## Stored data
○ ○ ○ ○ ○

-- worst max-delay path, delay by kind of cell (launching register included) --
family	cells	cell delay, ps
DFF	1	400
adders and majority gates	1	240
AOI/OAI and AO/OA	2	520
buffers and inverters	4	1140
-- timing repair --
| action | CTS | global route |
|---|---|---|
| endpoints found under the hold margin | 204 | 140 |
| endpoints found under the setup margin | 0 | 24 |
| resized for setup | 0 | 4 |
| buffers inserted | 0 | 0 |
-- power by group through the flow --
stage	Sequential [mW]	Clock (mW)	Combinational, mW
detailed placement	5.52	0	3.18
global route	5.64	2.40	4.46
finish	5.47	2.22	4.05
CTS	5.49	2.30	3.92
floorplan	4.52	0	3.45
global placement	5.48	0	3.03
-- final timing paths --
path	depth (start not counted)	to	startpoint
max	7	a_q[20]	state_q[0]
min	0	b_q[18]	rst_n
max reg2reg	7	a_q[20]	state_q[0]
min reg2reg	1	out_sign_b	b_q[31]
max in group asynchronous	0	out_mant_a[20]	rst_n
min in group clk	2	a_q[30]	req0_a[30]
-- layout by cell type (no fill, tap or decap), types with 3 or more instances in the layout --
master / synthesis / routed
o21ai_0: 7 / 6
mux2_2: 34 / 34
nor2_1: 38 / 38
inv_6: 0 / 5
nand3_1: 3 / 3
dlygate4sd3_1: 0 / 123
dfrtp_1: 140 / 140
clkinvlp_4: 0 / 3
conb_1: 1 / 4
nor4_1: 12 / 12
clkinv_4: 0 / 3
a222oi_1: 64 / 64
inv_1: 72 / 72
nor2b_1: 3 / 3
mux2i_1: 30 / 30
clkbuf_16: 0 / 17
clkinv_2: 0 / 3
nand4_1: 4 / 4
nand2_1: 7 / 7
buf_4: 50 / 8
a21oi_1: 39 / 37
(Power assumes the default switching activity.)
--- config.mk ---
export PLATFORM = sky130hd
export DESIGN_NAME = shift_issue_stage
export DESIGN_NICKNAME = d
export VERILOG_FILES = /design/src/rtl/shift_pkg.sv /design/src/rtl/shift_skid_buf.sv /design/src/rtl/shift_issue_stage.sv
export SDC_FILE = /design/constraint.sdc
export NUM_CORES = 1
export LEC_CHECK = 0
export CAP_MARGIN = 10
export CELL_PAD_IN_SITES_DETAIL_PLACEMENT = 0
export CELL_PAD_IN_SITES_GLOBAL_PLACEMENT = 1
export CORE_ASPECT_RATIO = 1.5
export CORE_UTILIZATION = 43
export CTS_CLUSTER_DIAMETER = 60
export DETAILED_ROUTE_END_ITERATION = 16
export HOLD_SLACK_MARGIN = 0.12
export PLACE_DENSITY_LB_ADDON = 0.1
export SKIP_LAST_GASP = 1
export SYNTH_ARGS = -nofsm -noshare
export SYNTH_HDL_FRONTEND = slang
export SYNTH_SLANG_ARGS = --single-unit
--- constraint.sdc ---
create_clock -name clk -period 5.6 [get_ports clk]
set_input_delay 1.12 -clock clk [delete_from_list [all_inputs] [get_ports clk]]
set_output_delay 1.12 -clock clk [all_outputs]
set_load 0.02 [all_outputs]
--- src/rtl/shift_pkg.sv ---
// shift_pkg
//   Shared definitions for the RV32 shift issue stage:
//   - shift-type encodings used between decode and the shifter
//   - funct3 / funct7 values that identify the shift instructions
//   - state encoding of the two-entry output buffer
package shift_pkg;

  localparam logic [1:0] SHIFT_SRL = 2'b00;
  localparam logic [1:0] SHIFT_SLL = 2'b01;
  localparam logic [1:0] SHIFT_SRA = 2'b10;

  localparam logic [2:0] FUNCT3_SLL = 3'b001;
  localparam logic [2:0] FUNCT3_SR  = 3'b101;

  localparam logic [6:0] FUNCT7_BASE = 7'b0000000;
  localparam logic [6:0] FUNCT7_ALT  = 7'b0100000;

  typedef enum logic [1:0] {
    BUF_EMPTY = 2'b00,
    BUF_ONE   = 2'b01,
    BUF_FULL  = 2'b10
  } buf_state_e;

endpackage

○ ○ ○ ○ ○

## Instructions to follow
All of the records above are to be returned exactly as they stand.

## Output
-- worst max-delay path, delay by kind of cell (launching register included) --
family	cells	cell delay, ps
DFF	1	400
adders and majority gates	1	240
AOI/OAI and AO/OA	2	520
buffers and inverters	4	1140
-- timing repair --
| action | CTS | global route |
|---|---|---|
| endpoints found under the hold margin | 204 | 140 |
| endpoints found under the setup margin | 0 | 24 |
| resized for setup | 0 | 4 |
| buffers inserted | 0 | 0 |
-- power by group through the flow --
stage	Sequential [mW]	Clock (mW)	Combinational, mW
detailed placement	5.52	0	3.18
global route	5.64	2.40	4.46
finish	5.47	2.22	4.05
CTS	5.49	2.30	3.92
floorplan	4.52	0	3.45
global placement	5.48	0	3.03
-- final timing paths --
path	depth (start not counted)	to	startpoint
max	7	a_q[20]	state_q[0]
min	0	b_q[18]	rst_n
max reg2reg	7	a_q[20]	state_q[0]
min reg2reg	1	out_sign_b	b_q[31]
max in group asynchronous	0	out_mant_a[20]	rst_n
min in group clk	2	a_q[30]	req0_a[30]
-- layout by cell type (no fill, tap or decap), types with 3 or more instances in the layout --
master / synthesis / routed
o21ai_0: 7 / 6
mux2_2: 34 / 34
nor2_1: 38 / 38
inv_6: 0 / 5
nand3_1: 3 / 3
dlygate4sd3_1: 0 / 123
dfrtp_1: 140 / 140
clkinvlp_4: 0 / 3
conb_1: 1 / 4
nor4_1: 12 / 12
clkinv_4: 0 / 3
a222oi_1: 64 / 64
inv_1: 72 / 72
nor2b_1: 3 / 3
mux2i_1: 30 / 30
clkbuf_16: 0 / 17
clkinv_2: 0 / 3
nand4_1: 4 / 4
nand2_1: 7 / 7
buf_4: 50 / 8
a21oi_1: 39 / 37
(Power assumes the default switching activity.)
--- config.mk ---
export PLATFORM = sky130hd
export DESIGN_NAME = shift_issue_stage
export DESIGN_NICKNAME = d
export VERILOG_FILES = /design/src/rtl/shift_pkg.sv /design/src/rtl/shift_skid_buf.sv /design/src/rtl/shift_issue_stage.sv
export SDC_FILE = /design/constraint.sdc
export NUM_CORES = 1
export LEC_CHECK = 0
export CAP_MARGIN = 10
export CELL_PAD_IN_SITES_DETAIL_PLACEMENT = 0
export CELL_PAD_IN_SITES_GLOBAL_PLACEMENT = 1
export CORE_ASPECT_RATIO = 1.5
export CORE_UTILIZATION = 43
export CTS_CLUSTER_DIAMETER = 60
export DETAILED_ROUTE_END_ITERATION = 16
export HOLD_SLACK_MARGIN = 0.12
export PLACE_DENSITY_LB_ADDON = 0.1
export SKIP_LAST_GASP = 1
export SYNTH_ARGS = -nofsm -noshare
export SYNTH_HDL_FRONTEND = slang
export SYNTH_SLANG_ARGS = --single-unit
--- constraint.sdc ---
create_clock -name clk -period 5.6 [get_ports clk]
set_input_delay 1.12 -clock clk [delete_from_list [all_inputs] [get_ports clk]]
set_output_delay 1.12 -clock clk [all_outputs]
set_load 0.02 [all_outputs]
--- src/rtl/shift_pkg.sv ---
// shift_pkg
//   Shared definitions for the RV32 shift issue stage:
//   - shift-type encodings used between decode and the shifter
//   - funct3 / funct7 values that identify the shift instructions
//   - state encoding of the two-entry output buffer
package shift_pkg;

  localparam logic [1:0] SHIFT_SRL = 2'b00;
  localparam logic [1:0] SHIFT_SLL = 2'b01;
  localparam logic [1:0] SHIFT_SRA = 2'b10;

  localparam logic [2:0] FUNCT3_SLL = 3'b001;
  localparam logic [2:0] FUNCT3_SR  = 3'b101;

  localparam logic [6:0] FUNCT7_BASE = 7'b0000000;
  localparam logic [6:0] FUNCT7_ALT  = 7'b0100000;

  typedef enum logic [1:0] {
    BUF_EMPTY = 2'b00,
    BUF_ONE   = 2'b01,
    BUF_FULL  = 2'b10
  } buf_state_e;

endpackage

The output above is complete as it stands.